### config.mk
export PLATFORM = sky130hd
export DESIGN_NAME = div_pipe
export DESIGN_NICKNAME = d
export VERILOG_FILES = /design/src/rtl/tproc_div_pkg.sv /design/src/rtl/div_pipe_stage.sv /design/src/rtl/div_pipe.sv
export SDC_FILE = /design/constraint.sdc
export NUM_CORES = 2
export LEC_CHECK = 0
export CAP_MARGIN = 5
export CELL_PAD_IN_SITES_DETAIL_PLACEMENT = 1
export CELL_PAD_IN_SITES_GLOBAL_PLACEMENT = 2
export CORE_MARGIN = 5
export CORE_UTILIZATION = 40
export CTS_CLUSTER_SIZE = 16
export DETAILED_ROUTE_END_ITERATION = 8
export MAX_ROUTING_LAYER = met4
export PLACE_DENSITY_LB_ADDON = 0.1
export SETUP_SLACK_MARGIN = 0.4
export SYNTH_ARGS = -nofsm -noshare
export SYNTH_HDL_FRONTEND = slang
export SYNTH_SLANG_ARGS = --single-unit
### constraint.sdc
create_clock -name clk_i -period 37.1 [get_ports clk_i]
set_input_delay 11.13 -clock clk_i [delete_from_list [all_inputs] [get_ports clk_i]]
set_output_delay 11.13 -clock clk_i [all_outputs]
set_load 0.02 [all_outputs]
### src/rtl/tproc_div_pkg.sv
// Shared types and helpers for the pipelined divider.
package tproc_div_pkg;

  // Per-operation flags carried alongside the partial remainder/quotient.
  // The full stage record adds tag and datapath fields whose widths depend
  // on the instantiating module's parameters.
  typedef struct packed {
    logic neg_q;
    logic neg_r;
    logic div0;
    logic ovf;
  } div_flags_t;

  // Cycles from the sampling edge to the result edge.
  function automatic int div_latency(input int n_pipe);
    return n_pipe + 1;
  endfunction

endpackage

### src/rtl/div_pipe_stage.sv
// One slice of the restoring divider: STEPS quotient bits, MSB first.
module div_pipe_stage #(
  parameter int DW      = 32,
  parameter int STEPS   = 8,
  parameter int BIT_OFS = 0
) (
  input  logic [DW-1:0] rem_i,
  input  logic [DW-1:0] quo_i,
  input  logic [DW-1:0] dvs_i,
  output logic [DW-1:0] rem_o,
  output logic [DW-1:0] quo_o
);

  logic [DW:0] rem_sh;
  logic [DW:0] diff;

  // Shift in the next dividend bit, trial-subtract, restore on borrow.
  // quo carries unconsumed dividend bits; each consumed bit is replaced
  // in place by its quotient bit. Since rem < divisor, diff[DW] is the borrow.
  always_comb begin
    rem_o  = rem_i;
    quo_o  = quo_i;
    rem_sh = '0;
    diff   = '0;
    for (int s = 0; s < STEPS; s++) begin
      rem_sh = {rem_o, quo_o[DW-1-BIT_OFS-s]};
      diff   = rem_sh - {1'b0, dvs_i};
      if (diff[DW]) begin
        rem_o                 = rem_sh[DW-1:0];
        quo_o[DW-1-BIT_OFS-s] = 1'b0;
      end else begin
        rem_o                 = diff[DW-1:0];
        quo_o[DW-1-BIT_OFS-s] = 1'b1;
      end
    end
  end

endmodule

### src/rtl/div_pipe.sv
// Fully pipelined restoring divider with tags, flush and special-case flags.
module div_pipe
  import tproc_div_pkg::*;
#(
  parameter int DW     = 32,
  parameter int N_PIPE = 4,
  parameter int TW     = 4
) (
  input  logic          clk_i,
  input  logic          rst_ni,
  input  logic          start_i,
  input  logic          signed_i,
  input  logic [DW-1:0] A_i,
  input  logic [DW-1:0] B_i,
  input  logic [TW-1:0] tag_i,
  input  logic          flush_i,
  output logic          ready_o,
  output logic          busy_o,
  output logic          valid_o,
  output logic [DW-1:0] quotient_o,
  output logic [DW-1:0] remainder_o,
  output logic [TW-1:0] tag_o,
  output logic          div0_o,
  output logic          ovf_o
);

  localparam int STEPS = DW / N_PIPE;
  // Input register plus one register behind every division stage.
  localparam int NREC = div_latency(N_PIPE);
  localparam logic [DW-1:0] MIN_NEG = {1'b1, {(DW-1){1'b0}}};

  if ((DW % N_PIPE) != 0) begin : g_cfg_check
    $error("div_pipe: DW must be a multiple of N_PIPE");
  end

  typedef struct packed {
    div_flags_t    flags;
    logic [TW-1:0] tag;
    logic [DW-1:0] rem;
    logic [DW-1:0] quo;
    logic [DW-1:0] dvs;
  } stage_rec_t;

  logic [NREC-1:0] vld_d, vld_q;
  stage_rec_t      rec_d [NREC];
  stage_rec_t      rec_q [NREC];
  logic [DW-1:0]   stage_rem [N_PIPE];
  logic [DW-1:0]   stage_quo [N_PIPE];

  logic            a_neg, b_neg;
  logic [DW-1:0]   a_mag, b_mag;
  logic [DW-1:0]   q_fix, r_fix;

  logic            ready_d, ready_q;
  logic            valid_d, valid_q;
  logic            div0_d, div0_q;
  logic            ovf_d, ovf_q;
  logic [DW-1:0]   quotient_d, quotient_q;
  logic [DW-1:0]   remainder_d, remainder_q;
  logic [TW-1:0]   tag_d, tag_q;

  // Operand magnitudes and sign information for the input register.
  always_comb begin
    a_neg = signed_i & A_i[DW-1];
    b_neg = signed_i & B_i[DW-1];
    a_mag = a_neg ? -A_i : A_i;
    b_mag = b_neg ? -B_i : B_i;
  end

  for (genvar j = 0; j < N_PIPE; j++) begin : g_stage
    div_pipe_stage #(
      .DW      (DW),
      .STEPS   (STEPS),
      .BIT_OFS (j * STEPS)
    ) u_stage (
      .rem_i (rec_q[j].rem),
      .quo_i (rec_q[j].quo),
      .dvs_i (rec_q[j].dvs),
      .rem_o (stage_rem[j]),
      .quo_o (stage_quo[j])
    );
  end

  // Next valid chain and stage records; a flush kills everything already in flight.
  always_comb begin
    vld_d[0]             = start_i & ready_q;
    rec_d[0].flags.neg_q = a_neg ^ b_neg;
    rec_d[0].flags.neg_r = a_neg;
    rec_d[0].flags.div0  = (B_i == '0);
    rec_d[0].flags.ovf   = signed_i & (A_i == MIN_NEG) & (B_i == '1);
    rec_d[0].tag         = tag_i;
    rec_d[0].rem         = '0;
    rec_d[0].quo         = a_mag;
    rec_d[0].dvs         = b_mag;
    for (int j = 0; j < N_PIPE; j++) begin
      vld_d[j+1]     = vld_q[j] & ~flush_i;
      rec_d[j+1]     = rec_q[j];
      rec_d[j+1].rem = stage_rem[j];
      rec_d[j+1].quo = stage_quo[j];
    end
  end

  // Valid chain and ready flag are the only pipeline state that needs reset.
  always_ff @(posedge clk_i or negedge rst_ni) begin
    if (!rst_ni) begin
      vld_q   <= '0;
      ready_q <= 1'b0;
    end else begin
      vld_q   <= vld_d;
      ready_q <= ready_d;
    end
  end

  // Stage data registers load only when an operation enters them.
  always_ff @(posedge clk_i) begin
    for (int j = 0; j < NREC; j++) begin
      if (vld_d[j]) begin
        rec_q[j] <= rec_d[j];
      end
    end
  end

  // Sign-correct the final record; results hold and flags drop between strobes.
  always_comb begin
    ready_d     = 1'b1;
    valid_d     = vld_q[N_PIPE] & ~flush_i;
    q_fix       = rec_q[N_PIPE].flags.neg_q ? -rec_q[N_PIPE].quo : rec_q[N_PIPE].quo;
    r_fix       = rec_q[N_PIPE].flags.neg_r ? -rec_q[N_PIPE].rem : rec_q[N_PIPE].rem;
    quotient_d  = quotient_q;
    remainder_d = remainder_q;
    tag_d       = tag_q;
    div0_d      = 1'b0;
    ovf_d       = 1'b0;
    if (valid_d) begin
      quotient_d  = rec_q[N_PIPE].flags.div0 ? '1 : q_fix;
      remainder_d = r_fix;
      tag_d       = rec_q[N_PIPE].tag;
      div0_d      = rec_q[N_PIPE].flags.div0;
      ovf_d       = rec_q[N_PIPE].flags.ovf;
    end
  end

  // Output register.
  always_ff @(posedge clk_i or negedge rst_ni) begin
    if (!rst_ni) begin
      valid_q     <= 1'b0;
      quotient_q  <= '0;
      remainder_q <= '0;
      tag_q       <= '0;
      div0_q      <= 1'b0;
      ovf_q       <= 1'b0;
    end else begin
      valid_q     <= valid_d;
      quotient_q  <= quotient_d;
      remainder_q <= remainder_d;
      tag_q       <= tag_d;
      div0_q      <= div0_d;
      ovf_q       <= ovf_d;
    end
  end

  assign ready_o     = ready_q;
  assign busy_o      = (|vld_q) | valid_q;
  assign valid_o     = valid_q;
  assign quotient_o  = quotient_q;
  assign remainder_o = remainder_q;
  assign tag_o       = tag_q;
  assign div0_o      = div0_q;
  assign ovf_o       = ovf_q;

endmodule

# ---- Yosys cells after proc, flatten, opt, wreduce, memory -nomap -nowiden
# Memories as Yosys holds them, arrays and structs flattened.
# Index checks and enable logic that the tools add are counted.
# W data, S select, Z words.
dict set report op_classes {
  bitwise 13
  addsub 36
  n_eq_ne 2
  mux 81
  n_reduce_logical 2
}
# op count
set op_table {}
lappend op_table {{$mux W32} 37}
lappend op_table {{$sub A33 B32 Y33} 32}
lappend op_table {{$neg A32 Y32} 4}
lappend op_table {{$eq A32 B32 Y1 const B} 2}
lappend op_table {{$mux W1} 44}
lappend op_table {{$logic_not A32 Y1} 1}
lappend op_table {{$and A1 B1 Y1} 10}
lappend op_table {{$reduce_or A5 Y1} 1}
lappend op_table {{$not A1 Y1} 1}
lappend op_table {{$or A1 B1 Y1} 1}
lappend op_table {{$xor A1 B1 Y1} 1}
dict set report totals {
  regBits 77
  wordCells 143
  mem_count 1
  out_inout_bits 73
  input_bits 73
  ramBits 520
}
# memory depth word_bits read_ports rd_ports_with_merged_regs write_ports line_no
set mem_list {}
lappend mem_list {rec_q 5 104 5 0 5 div_pipe.sv:46} ;# stage_rec_t rec_q [NREC];

# ---- Depth between registers and ports, before layout
# An unclocked memory read counts as a cell.
dict set report depth {
  word_depth 17
  ltp_mapped 156
  depth_no_buf 139
}

# ---- Cells and area by module
# Synthesis repeated with hierarchy kept, for this count alone.
dict set report unflattened {
  hier_cells 10453
  hier_area_um2 84803.8
}
# module instances cells_per_inst area_each_um2 seq_area_each_um2
set by_module_without_submodules {}
lappend by_module_without_submodules {{div_pipe_stage at g_stage[2].u_stage ...} 2 2362 16497.1 0.0}
lappend by_module_without_submodules {div_pipe 1 1130 19354.8 15620.0}
lappend by_module_without_submodules {{div_pipe_stage at g_stage[1].u_stage} 1 2307 16595.9 0.0}
lappend by_module_without_submodules {{div_pipe_stage at g_stage[0].u_stage} 1 2292 15859.0 0.0}

# ---- Least setup slack after synthesis
# No wires, ideal clock.
dict set report synth_timing {
  path_kind {flip-flop to flip-flop}
  startpoint {memory rec_q[0][313] (netlist bit)}
  endpoint {memory rec_q[0][480] (netlist bit) (data pin)}
  n_path_buf 19
  t_arrival_ns 30.902
  t_required_ns 36.834
  stages_incl_launch_ff 152
  synth_period_minus_slack_ns 31.168
  setup_slack_ns 5.932
  setup_time_ns 0.266
  path_cell_list {edfxtp_1 -> inv_1 -> fa_1 -> a21oi_1 -> o22ai_1 -> o41ai_1 -> o211ai_1 -> nand3_1 -> nand4b_1 -> nand3_1 -> nor2b_1 -> clkbuf_1 -> buf_1 -> clkbuf_1 -> nand2_1 -> o21ai_0 -> ha_1 -> clkbuf_1 -> [116 not listed] -> o21a_1 -> o21ai_0 -> a21oi_1 -> o21ai_0 -> a21oi_1 -> o311ai_0 -> nand3_1 -> nand3_1 -> and3_1 -> or3_1 -> a21boi_0 -> o21a_1 -> nor2_1 -> xnor2_1 -> xor2_1 -> clkbuf_1 -> mux2i_1 -> mux2i_1}
}
# item line_no
set synth_rtl {}
lappend synth_rtl {{start: declaration} div_pipe.sv:46}

==> results_dict.tcl <==
set metrics [dict create \
    outcome "finished, final reports clean" \
    cts_root_buffer "clkbuf_16" \
    placed_cell_area_mm2 0.0837 \
    cts_max_level 3 \
    path_clk_slew_ps 70 \
    final_common_cell "ha_1" \
    grt_max_degree 74 \
    crit_path_start_kind "flip-flop" \
    synth.top_cell.area_share 0.175 \
    r2r_cells 127 \
    clockBufferDepth 3 \
    syn_area_mm2 0.0784 \
    insertion_delay_ps 700 \
    drtPass1Iterations 6 \
    cts.sinks 533 \
    die_x_um 453 \
    ys_seq_elements 533 \
    synth_edf_count 456 \
    worstReg2RegEnd "rec_q[0][385]" \
    grt_pass1_wl_um 440000 \
    slew_violations 0 \
    antenna_left 0 \
    utilization 0.441 \
    ys_warn_count 0 \
    timing.fmax_mhz 29.4 \
    crit_top_cell "o21ai_0" \
    grtUsageTotal 0.277 \
    cts_tree "done" \
    worst_slew_pin_slew_ps 1280 \
    finalInstanceArea_mm2 0.0861 \
    antenna_found_initial 31 \
    num_io_pins 146 \
    worstHoldPathType "flip-flop to flip-flop" \
    dieArea_mm2 0.205 \
    areaGrowthSynthToFinish_pct 9.81 \
    critPathMaxStageDelay_ps 670 \
    routedWlPerCell_um 23.0 \
    yosysSeqAreaShare 0.199 \
    critical_path_class "flip-flop to flip-flop" \
    synth_area_leaders "edfxtp_1, ha_1, a21oi_1, xnor2_1, xor2_1" \
    start_util 0.402 \
    routed_wl_um 287000 \
    setup-tns-final_ps 0 \
    drive_above_1_share 0.0698 \
    cts-hold-fix-buffers 0 \
    finalCriticalPeriod_ps 34010 \
    drc 0 \
    rsz0062_at_grt "no" \
    max_cap_violations 0 \
    yosysTopAreaCell "edfxtp_1" \
    netlist_instances 9637 \
    numPortBuffers 145 \
    cp_max_fo 49 \
    setup_viol_count_final 0 \
    routabilityCongestion 0.891 \
    r2r_setup_slack_ps 3090 \
    relSlewSlack 0.135 \
    worstPathRequired_ps 37490 \
    reg2reg_from "rec_q[0][209]" \
    synthArstFlopShare 0.144 \
    dp_slack_ps 1780 \
    drtIter0Drc 3830 \
    syn_area_per_cell_um2 8.13 \
    place_hpwl_um 233000 \
    fin_ws_ps 3090 \
    numCtsBuffers 66 \
    vias 73500 \
    crit_path_end_kind "flip-flop" \
    crit_arrival_ps 34410 \
    die_h_um 453 \
    critPathLaunch "rec_q[0][209]" \
    crit_end "rec_q[0][385]" \
    layout.nets 10900 \
    crit_path_top_delay_cell "or4b_2" \
    clock_skew_ps 75.1 \
    vias_per_cell 5.88 \
    coreArea_mm2 0.195 \
    grt_overflow 0 \
    rows 162 \
    synth-main-ff-cell "edfxtp_1" \
    whs_path_depth 0 \
    grt_pass1_vias 75200 \
    finalHoldViolCount 0 \
    mostFrequentLayoutCells "ha_1, a21oi_1, nor2_1" \
    finalCritPeriodShare 0.917 \
    synth_cell_types 109 \
]
## flip-flops by register name, indices dropped and copies added, names as in the netlist
| register | flops |
|---|---|
| rec_q | 456 |
| quotient_o | 32 |
| remainder_o | 32 |
| vld_q | 5 |
| tag_o | 4 |
| div0_o | 1 |
| ovf_o | 1 |
| ready_o | 1 |
| valid_o | 1 |
## logic make-up after synthesis
family	Yosys count	synth area share
AOI/OAI and AO/OA	3045	0.248
and+or+nand+nor	2772	0.169
adders and majority gates	1031	0.168
xor gates and xnor gates	940	0.106
buffers and inverters	796	0.0392
DFF	533	0.199
muxes	518	0.0709
other	2	0.0000958
## what timing repair did
item | in CTS | in global routing
setup endpoints to repair | 0 | 85
buffers inserted | 0 | 4
resized for setup | 0 | 19
## layer usage
layer / wire length, µm / global-route usage / part of all wire
met4: 8130 / 0.0716 / 0.028
met5: 0 / - / 0
met1: 130000 / 0.347 / 0.45
met3: 8690 / 0.0236 / 0.030
met2: 140000 / 0.481 / 0.49
## synth_stat cells, types with 85 or more instances
master    instances
mux2i_1         225
o21bai_1         92
and3_1           93
nor3_1          195
a211oi_1        102
and2_1           85
nand2_1         730
nor2_1          792
or3_1           118
o21ai_0         667
edfxtp_1        456
clkbuf_1        161
mux2_2          259
inv_1           549
nand3_1         198
o21a_1          145
ha_1            999
xor2_1          397
xnor2_1         536
a21o_1          347
a21oi_1         946
nor2b_1         155
nand2b_1        162
## how the worst min path moves through the flow
stage / startpoint / end
after global placement: rec_q[0][101] / rec_q[0][205]
after CTS: rec_q[0][369] / rec_q[0][473]
after global routing: rec_q[0][369] / rec_q[0][473]
after floorplan: rec_q[0][32] / rec_q[0][136]
final: rec_q[0][369] / rec_q[0][473]
after detailed placement: rec_q[0][165] / rec_q[0][269]
## critical path: cells and delay by family (launching register included)
kind	cells	cell delay, ps
fa+ha+maj	8	3020
flops	1	340
simple gates	22	4560
buf+inv	10	2980
xor+xnor	5	1600
mux	8	3060
compound gates	74	18040
## layout make-up
cell class	instances	area, µm²
antenna	15	37.5
timing repair buffer	306	2750
clock buffer	91	1800
clock inverter	29	419
fill	23500	109000
sequential	533	15600
inverter	563	2120
tap	2624	3280
multi-input combinational	8325	60000
## per-stage QoR
step,std cells,hold WS (ps)
2_1_floorplan,9651,400
3_3_place_gp,12300,401
3_5_place_dp,12300,405
4_1_cts,12500,391
5_1_grt,12500,405
6_report,12500,387
Power is left out: the tool's default activity adds up to more than one toggle a clock period on the data nets, which glitch-free logic cannot reach.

- - - - - - -

Assignment. Transcribe, exactly as written, all lines of the entries above from the first to the one containing "### constraint.sdc", and no more.

Exercise output.
### config.mk
export PLATFORM = sky130hd
export DESIGN_NAME = div_pipe
export DESIGN_NICKNAME = d
export VERILOG_FILES = /design/src/rtl/tproc_div_pkg.sv /design/src/rtl/div_pipe_stage.sv /design/src/rtl/div_pipe.sv
export SDC_FILE = /design/constraint.sdc
export NUM_CORES = 2
export LEC_CHECK = 0
export CAP_MARGIN = 5
export CELL_PAD_IN_SITES_DETAIL_PLACEMENT = 1
export CELL_PAD_IN_SITES_GLOBAL_PLACEMENT = 2
export CORE_MARGIN = 5
export CORE_UTILIZATION = 40
export CTS_CLUSTER_SIZE = 16
export DETAILED_ROUTE_END_ITERATION = 8
export MAX_ROUTING_LAYER = met4
export PLACE_DENSITY_LB_ADDON = 0.1
export SETUP_SLACK_MARGIN = 0.4
export SYNTH_ARGS = -nofsm -noshare
export SYNTH_HDL_FRONTEND = slang
export SYNTH_SLANG_ARGS = --single-unit
### constraint.sdc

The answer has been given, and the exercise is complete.